A case factually very similar to the instant case is State v. Mayo, 559 S.W.2d 264 (Mo.App.1977) wherein in an appeal from a conviction of manslaughter the defendant raised as one of his points on appeal that the trial court erred in not declaring a mistrial because the arresting officer, France, testified that at one point during defendant’s interrogation at the police station Mayo, the defendant, refused to talk any further and refused to make a written statement, and in support of such point urged the defendant’s constitutional right to remain silent.

The State’s attorney elicited from Officer France the fact of defendant’s arrest, admissions at the scene from defendant that he shot the victim, the giving of the Miranda warning, including the right to remain silent, Mayo’s oral statements at the police station, and all of the details surrounding the arrest and early investigation of the case. All of this came in without objection. The prosecutor did not bring out from Officer France on direct examination anything about Mayo’s refusal to talk or desire to remain silent.

On cross-examination of Officer France by the defense counsel, he was asked (l.c. 267), “whether he took a written statement from Mayo, to which the officer answered ‘No’. The question ‘Why not?’ was answered, ‘He didn’t want to talk anymore’ * * *” In ruling the point against Mayo, the court said, l.c. 267[3]:

“* * * Appellant may not be heard to charge prejudice on account of testimony produced by appellant’s own counsel. Any objection to the testimony of the police officer with respect to appellant’s unwillingness to talk was waived. State v. Cooksey, 499 S.W.2d 485, 488[1, 2] (Mo.1973); State v. Barron, 465 S.W.2d 523, 526[1] (Mo.1971).”

*126[See and compare State v. Paige, 446 S.W.2d 798, 806[14] (Mo.1969) and cases collected at Missouri Digest, Criminal Law, 1137(2) and 1137(5)].

In the instant case, the first mention that was made of the defendant remaining silent or of his refusal to give a statement was elicited by counsel for defendant Stenner on cross-examination of Officer Harris, which calls into application the rule of waiver expressed in Mayo, and the cases cited therein supra and State v. Paige, supra.

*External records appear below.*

From an optimization exercise on the open Yosys and OpenROAD flow, aimed at small area and a short achievable clock period; shortcuts taken in it are not production practice.
At most, simulation tests tie the RTL to the original design; equivalence was not proved.

## ENIGMA
module ENIGMA(
	clk,
	rst_n,
	in_valid,
	in_valid_2,
	crypt_mode,
	code_in,
	out_code,
	out_valid
);
export LEC_CHECK = 0
export CAP_MARGIN = 20
export CORE_MARGIN = 2
export CORE_UTILIZATION = 45
export CTS_CLUSTER_DIAMETER = 100
export CTS_CLUSTER_SIZE = 24
export PLACE_DENSITY = 0.6
export SLEW_MARGIN = 20
export TNS_END_PERCENT = 5
create_clock -name core_clock -period 15.0 [get_ports {clk}]
standard.sh (not shown) runs the stock make flow with config.mk's settings and CLKGATE_MAP_FILE= SYNTH_SCRIPT=/design/flow/synth_recipe.tcl, a recipe that flattens the netlist after the stock synthesis.
==> flow/flow/run.sh <==
#!/bin/bash
set -euo pipefail
bash standard.sh finish SETUP_SLACK_MARGIN=10 > make_finish.log 2>&1
Change:
--- a/flow/design.v
+++ b/flow/design.v
@@ -104,34 +104,33 @@
 reg [5:0] nc [0:3];
 always @(*) begin
 	for (k = 0; k < 4; k = k + 1)
 		nc[k] = win[{1'b1, w[1:0]} - k];
 end
 always @(posedge clk) begin
 	for (k = 0; k < 4; k = k + 1) begin
 		cand[k] <= nc[k];
 		cgrp[k] <= 8'd1 << nc[k][5:3];
 	end
 end
-reg [2:0] bsc [0:3];
 reg [5:0] s2;
 reg [2:0] bslot;
 reg [3:0] s2lo;              
 integer c;
 always @(*) begin
 	s2 = 6'd0;
 	bslot = 3'd0;
 	s2lo = 4'd0;
 	for (c = 0; c < 4; c = c + 1) begin
 		s2 = s2 | ({6{shh[c]}} & cand[c]);
-		bslot = bslot | ({3{shh[c]}} & bsc[c]);
+		bslot = bslot | ({3{shh[c]}} & pt[cand[c][2:0]]);
 		for (k = 0; k < 4; k = k + 1)
 			s2lo[k] = s2lo[k] | (shh[c] & (cand[c][1:0] == k));
 	end
 end
 reg [7:0] gsel;
 reg [5:0] bg [0:7];
 always @(*) begin
 	gsel = 8'd0;
 	for (c = 0; c < 4; c = c + 1)
 		gsel = gsel | ({8{shh[c]}} & cgrp[c]);
 	for (k = 0; k < 8; k = k + 1) begin
@@ -168,44 +167,35 @@
 wire [2:0] s5hi = {hit_grp[4] | hit_grp[5] | hit_grp[6] | hit_grp[7],
                    hit_grp[2] | hit_grp[3] | hit_grp[6] | hit_grp[7],
                    hit_grp[1] | hit_grp[3] | hit_grp[5] | hit_grp[7]};
 wire [5:0] s5 = {s5hi, s5lo};
 wire [3:0] shn = mode ? s5q : s2lo;
 wire [2:0] ty = s3[2:0] ^ {3{mode}};
 reg [2:0] ptd [0:7];
 always @(*) begin
 	for (k = 0; k < 8; k = k + 1)
 		ptd[k] = pt[k] - 3'd1;
 end
-reg [2:0] ptn [0:7];         
-always @(*) begin
-	for (k = 0; k < 8; k = k + 1)
-		ptn[k] = iv ? k : (v1 ? ptd[grp_src(ty, k)] : ptd[k]);
-end
-always @(posedge clk) begin
-	for (k = 0; k < 4; k = k + 1)
-		bsc[k] <= ptn[nc[k][2:0]];
-end
 always @(posedge clk) begin
 	if (iv) begin
 		ro_lag <= 6'd63;
 		shh    <= 4'b0001;
 		for (k = 0; k < 8; k = k + 1) begin
 			pt[k] <= k;
 			qt[k] <= k;
 		end
 	end else begin
 		ro_lag <= ro_off;
 		shh    <= v1 ? shn : 4'b0001;
 		for (k = 0; k < 8; k = k + 1) begin
-			pt[k] <= ptn[k];
+			pt[k] <= v1 ? ptd[grp_src(ty, k)] : ptd[k];
 			qt[k] <= v1 ? grp_src(ty, qt[(k + 1) % 8]) : qt[(k + 1) % 8];
 		end
 	end
 end
 reg v2;
 reg [5:0] s5_r;
 reg [5:0] off_r;
 always @(posedge clk or negedge rst_n) begin
 	if (!rst_n) v2 <= 1'b0;
 	else v2 <= v1;
 end
What happened: Cell area fell by about 10%. Via count is lower by about 20%. Utilization goes down by 2.5 points. Non-clock buffer count falls by 199. Worst hold slack is worse by 0.031 ns. Wire length falls by about 24%. Area after synthesis fell by about 6%. Fmax rises by about 9%. Die area shrinks by about 6%. Final cell count drops by 13%. Sequential share of layout area is higher by 3.8 points. Synthesized cell count is lower by about 11%. Global-route usage falls by 9.2 points.
For the first run of this note, only the layout was checked, not whether the RTL still works.

The RTL this note starts from:
==> flow/design.v <==
module ENIGMA(
	clk,
	rst_n,
	in_valid,
	in_valid_2,
	crypt_mode,
	code_in,
	out_code,
	out_valid
);
input clk;
input rst_n;
input in_valid;
input in_valid_2;
input crypt_mode;
input [5:0] code_in;
output reg out_valid;
output reg [5:0] out_code;
integer i, g, k;
function [2:0] grp_src;
	input [2:0] ty;
	input [2:0] p;
	begin
		case (ty)
			3'd1: grp_src = p ^ 3'd1;
			3'd2: grp_src = p ^ 3'd2;
			3'd3: grp_src = (p == 3'd0 || p == 3'd7) ? p : (p <= 3'd3 ? p + 3'd3 : p - 3'd3);
			3'd4: grp_src = p ^ 3'd4;
			3'd5: grp_src = (p == 3'd3 || p == 3'd4) ? p : (p <= 3'd2 ? p + 3'd5 : p - 3'd5);
			3'd6: case (p)
					3'd0: grp_src = 3'd6; 3'd1: grp_src = 3'd7; 3'd2: grp_src = 3'd3; 3'd3: grp_src = 3'd2;
					3'd4: grp_src = 3'd5; 3'd5: grp_src = 3'd4; 3'd6: grp_src = 3'd0; default: grp_src = 3'd1;
				  endcase
			3'd7: grp_src = 3'd7 - p;
			default: grp_src = p;
		endcase
	end
endfunction
reg iv, iv2;
reg cm;
reg [5:0] code;
always @(posedge clk or negedge rst_n) begin
	if (!rst_n) begin
		iv  <= 1'b0;
		iv2 <= 1'b0;
	end else begin
		iv  <= in_valid;
		iv2 <= in_valid_2;
	end
end
always @(posedge clk) begin
	cm   <= crypt_mode;
	code <= code_in;
end
reg [6:0] cnt;
reg mode;
always @(posedge clk or negedge rst_n) begin
	if (!rst_n) cnt <= 7'd0;
	else if (iv) cnt <= cnt + 7'd1;
	else cnt <= 7'd0;
end
always @(posedge clk or negedge rst_n) begin
	if (!rst_n) mode <= 1'b0;
	else if (iv && cnt == 7'd0) mode <= cm;
end
reg [5:0] ra [0:63];         
reg [5:0] rb [0:63];         
wire loadA = iv & ~cnt[6];
always @(posedge clk) begin
	for (i = 0; i < 63; i = i + 1)
		ra[i] <= ra[i + 1];
	ra[63] <= loadA ? code : ra[0];
end
always @(posedge clk) begin
	for (g = 0; g < 8; g = g + 1) begin
		for (k = 0; k < 7; k = k + 1)
			rb[8 * g + k] <= rb[8 * g + k + 1];
		rb[8 * g + 7] <= (iv && cnt[6] && cnt[5:3] == g) ? code : rb[8 * g];
	end
end
reg [5:0] ro_lag;
reg [3:0] shh;
reg [2:0] pt [0:7];          
reg [2:0] qt [0:7];          
wire [1:0] sh_r = {shh[2] | shh[3], shh[1] | shh[3]};
wire [5:0] ro_off = ro_lag + 6'd1 + {4'd0, sh_r};
reg v1;
always @(posedge clk or negedge rst_n) begin
	if (!rst_n) v1 <= 1'b0;
	else v1 <= iv2;
end
wire [5:0] w = code - ro_off;
wire [3:0] wb = w[5:2];
wire [3:0] wb1 = w[5:2] - 4'd1;
reg [5:0] win [0:7];         
reg [5:0] cand [0:3];        
always @(*) begin
	for (k = 0; k < 4; k = k + 1) begin
		win[4 + k] = ra[{wb, k[1:0]}];
		win[k]     = ra[{wb1, k[1:0]}];
	end
end
always @(posedge clk) begin
	for (k = 0; k < 4; k = k + 1)
		cand[k] <= win[{1'b1, w[1:0]} - k];
end
reg [5:0] s2;
reg [7:0] gsel;              
reg [7:0] bsel;              
reg [3:0] s2lo;              
integer c;
always @(*) begin
	s2 = 6'd0;
	gsel = 8'd0;
	bsel = 8'd0;
	s2lo = 4'd0;
	for (c = 0; c < 4; c = c + 1) begin
		s2 = s2 | ({6{shh[c]}} & cand[c]);
		for (k = 0; k < 8; k = k + 1) begin
			gsel[k] = gsel[k] | (shh[c] & (cand[c][5:3] == k));
			bsel[k] = bsel[k] | (shh[c] & (pt[cand[c][2:0]] == k));
		end
		for (k = 0; k < 4; k = k + 1)
			s2lo[k] = s2lo[k] | (shh[c] & (cand[c][1:0] == k));
	end
end
reg [5:0] bgs [0:7];         
reg [5:0] s3;
always @(*) begin
	for (k = 0; k < 8; k = k + 1) begin
		bgs[k] = 6'd0;
		for (g = 0; g < 8; g = g + 1)
			bgs[k] = bgs[k] | ({6{gsel[g]}} & rb[8 * g + k]);
	end
	s3 = 6'd0;
	for (k = 0; k < 8; k = k + 1)
		s3 = s3 | ({6{bsel[k]}} & bgs[k]);
end
wire [5:0] s4 = ~s3;
wire [63:0] hit;
genvar gi;
generate for (gi = 0; gi < 64; gi = gi + 1) begin : cam_b
	assign hit[gi] = (rb[gi] == s4);
end endgenerate
reg [7:0] hit_slot;
reg [7:0] hit_grp;
reg [2:0] s5lo;
reg [3:0] s5q;               
always @(*) begin
	for (k = 0; k < 8; k = k + 1) begin
		hit_slot[k] = hit[k] | hit[8 + k] | hit[16 + k] | hit[24 + k] |
		              hit[32 + k] | hit[40 + k] | hit[48 + k] | hit[56 + k];
		hit_grp[k]  = |hit[8 * k +: 8];
	end
	s5lo = 3'd0;
	s5q = 4'd0;
	for (k = 0; k < 8; k = k + 1) begin
		s5lo = s5lo | ({3{hit_slot[k]}} & qt[k]);
		for (c = 0; c < 4; c = c + 1)
			s5q[c] = s5q[c] | (hit_slot[k] & (qt[k][1:0] == c));
	end
end
wire [2:0] s5hi = {hit_grp[4] | hit_grp[5] | hit_grp[6] | hit_grp[7],
                   hit_grp[2] | hit_grp[3] | hit_grp[6] | hit_grp[7],
                   hit_grp[1] | hit_grp[3] | hit_grp[5] | hit_grp[7]};
wire [5:0] s5 = {s5hi, s5lo};
wire [3:0] shn = mode ? s5q : s2lo;
wire [2:0] ty = s3[2:0] ^ {3{mode}};
reg [2:0] ptd [0:7];
always @(*) begin
	for (k = 0; k < 8; k = k + 1)
		ptd[k] = pt[k] - 3'd1;
end
always @(posedge clk) begin
	if (iv) begin
		ro_lag <= 6'd63;
		shh    <= 4'b0001;
		for (k = 0; k < 8; k = k + 1) begin
			pt[k] <= k;
			qt[k] <= k;
		end
	end else begin
		ro_lag <= ro_off;
		shh    <= v1 ? shn : 4'b0001;
		for (k = 0; k < 8; k = k + 1) begin
			pt[k] <= v1 ? ptd[grp_src(ty, k)] : ptd[k];
			qt[k] <= v1 ? grp_src(ty, qt[(k + 1) % 8]) : qt[(k + 1) % 8];
		end
	end
end
reg v2;
reg [5:0] s5_r;
reg [5:0] off_r;
always @(posedge clk or negedge rst_n) begin
	if (!rst_n) v2 <= 1'b0;
	else v2 <= v1;
end
always @(posedge clk) begin
	s5_r  <= s5;
	off_r <= ro_off + 6'd1;
end
reg [5:0] hitA;
always @(*) begin
	hitA = 6'd0;
	for (k = 0; k < 64; k = k + 1)
		if (ra[k] == s5_r) hitA = hitA | k;
end
wire [5:0] s6 = hitA + off_r;
always @(posedge clk or negedge rst_n) begin
	if (!rst_n) begin
		out_valid <= 1'b0;
		out_code  <= 6'd0;
	end else begin
		out_valid <= v2;
		out_code  <= v2 ? s6 : 6'd0;
	end
end
endmodule
Settings: LEC_CHECK=0, CAP_MARGIN=20, CORE_MARGIN=2, CORE_UTILIZATION=25, PLACE_DENSITY=0.4, SLEW_MARGIN=20, TNS_END_PERCENT=5; clock period 15.0 ns.
Scripts as last shown in full above: flow/flow/run.sh
==> next run, changes <==
--- a/flow/design.v
+++ b/flow/design.v
@@ -106,35 +106,24 @@
 end
 reg [5:0] s2;
-reg [7:0] gsel;              
-reg [7:0] bsel;              
+reg [2:0] bslot;
 reg [3:0] s2lo;              
 integer c;
 always @(*) begin
 	s2 = 6'd0;
-	gsel = 8'd0;
-	bsel = 8'd0;
+	bslot = 3'd0;
 	s2lo = 4'd0;
 	for (c = 0; c < 4; c = c + 1) begin
 		s2 = s2 | ({6{shh[c]}} & cand[c]);
-		for (k = 0; k < 8; k = k + 1) begin
-			gsel[k] = gsel[k] | (shh[c] & (cand[c][5:3] == k));
-			bsel[k] = bsel[k] | (shh[c] & (pt[cand[c][2:0]] == k));
-		end
+		bslot = bslot | ({3{shh[c]}} & pt[cand[c][2:0]]);
 		for (k = 0; k < 4; k = k + 1)
 			s2lo[k] = s2lo[k] | (shh[c] & (cand[c][1:0] == k));
 	end
 end
-reg [5:0] bgs [0:7];         
-reg [5:0] s3;
-always @(*) begin
-	for (k = 0; k < 8; k = k + 1) begin
-		bgs[k] = 6'd0;
-		for (g = 0; g < 8; g = g + 1)
-			bgs[k] = bgs[k] | ({6{gsel[g]}} & rb[8 * g + k]);
-	end
-	s3 = 6'd0;
+reg [5:0] bg [0:7];
+always @(*) begin
 	for (k = 0; k < 8; k = k + 1)
-		s3 = s3 | ({6{bsel[k]}} & bgs[k]);
-end
+		bg[k] = rb[{s2[5:3], k[2:0]}];
+end
+wire [5:0] s3 = bg[bslot];
 wire [5:0] s4 = ~s3;
 wire [63:0] hit;
Outcome:
- area after synthesis goes down by 2.4%
- wire length drops by 12%
- sequential share of layout area rises by 0.88 points
- design area decreases by 3.0%
- die area shrinks by 2.4%
- sequential cell count does not change
- non-clock buffer count fell by 51
- via count went down by 11%
Only the layout flow was run in the first run of this note; the RTL was not checked for function there.

[afterwards: timing with drivers on the ports]
The flow's constraints put no driver on any port. The routed layouts listed below were extracted and timed again, unchanged, in two steps. Step 1 assumes that a clkbuf_16 drives the clock port and a buf_2 every other input. Step 2 moves the port delays by t, midway between the first and last clock arrival at a register: inputs arrive t later, outputs are due t later. That takes back most of the time a late clock gives input paths. Slacks: ideal ports / drivers / drivers and shift; pairs: ideal ports / drivers.
run	shift t [ns]	setup slack, ns	hold WS [ns]
the first run of note 1	0.795	9.408 / 9.408 / 9.408	0.368 / 0.368 / 0.368
the second run of note 1	0.768	9.865 / 9.865 / 9.865	0.337 / 0.337 / 0.337
the first run of note 2	0.839	9.546 / 9.546 / 9.546	0.349 / 0.349 / 0.349
the second run of note 2	0.824	9.900 / 9.900 / 9.900	0.352 / 0.352 / 0.352
After both steps setup and hold are still met in every run listed.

While it is true, as pointed out in appellant’s brief, that the answer “I read him his rights and he didn’t want to make any statements” in response to the defense counsel’s question, “Did you ask him for a statement?”, as set forth herein, was “more or less a voluntary statement” (as characterized in defendant’s brief) and was not directly responsive to the question, no objection was made on that ground. It is obvious that the question was susceptible to a “Yes” or “No” answer, and the direct answer could only be “Yes” under the circumstances shown in this record. Had such a direct answer been given, it would have been entirely proper to permit the witness to explain, or the State to ask for clarification or explanation of the affirmative answer. State v. Matha, 446 S.W.2d 829, 832[3] (Mo.1969). This would have brought forth the same response that the defendant did not want to make a statement. The net result would have been the same.

Under this record, the constitutional rights of defendant to remain silent and his constitutional right against self-incrimination were relinquished or waived under the rule in Mayo and similar cases, by the defense counsel introducing the subject and the incidents bearing thereon in the cross-examination of Officer Harris, and the court did not err in permitting the State to pursue the subject in further examination of the witness.

As previously mentioned, the defendant’s Points 1 and 2 both deal with the same subject, are properly considered together as basically the same point, and can be and are here ruled by the above principles. Both points are ruled against defendant.

The judgment is affirmed.

All concur.

. The crimes of the various degrees of assault are now §§ 565.050, 565.060, and 565.070 in the new Criminal Code, effective January 1, 1979, Laws 1977.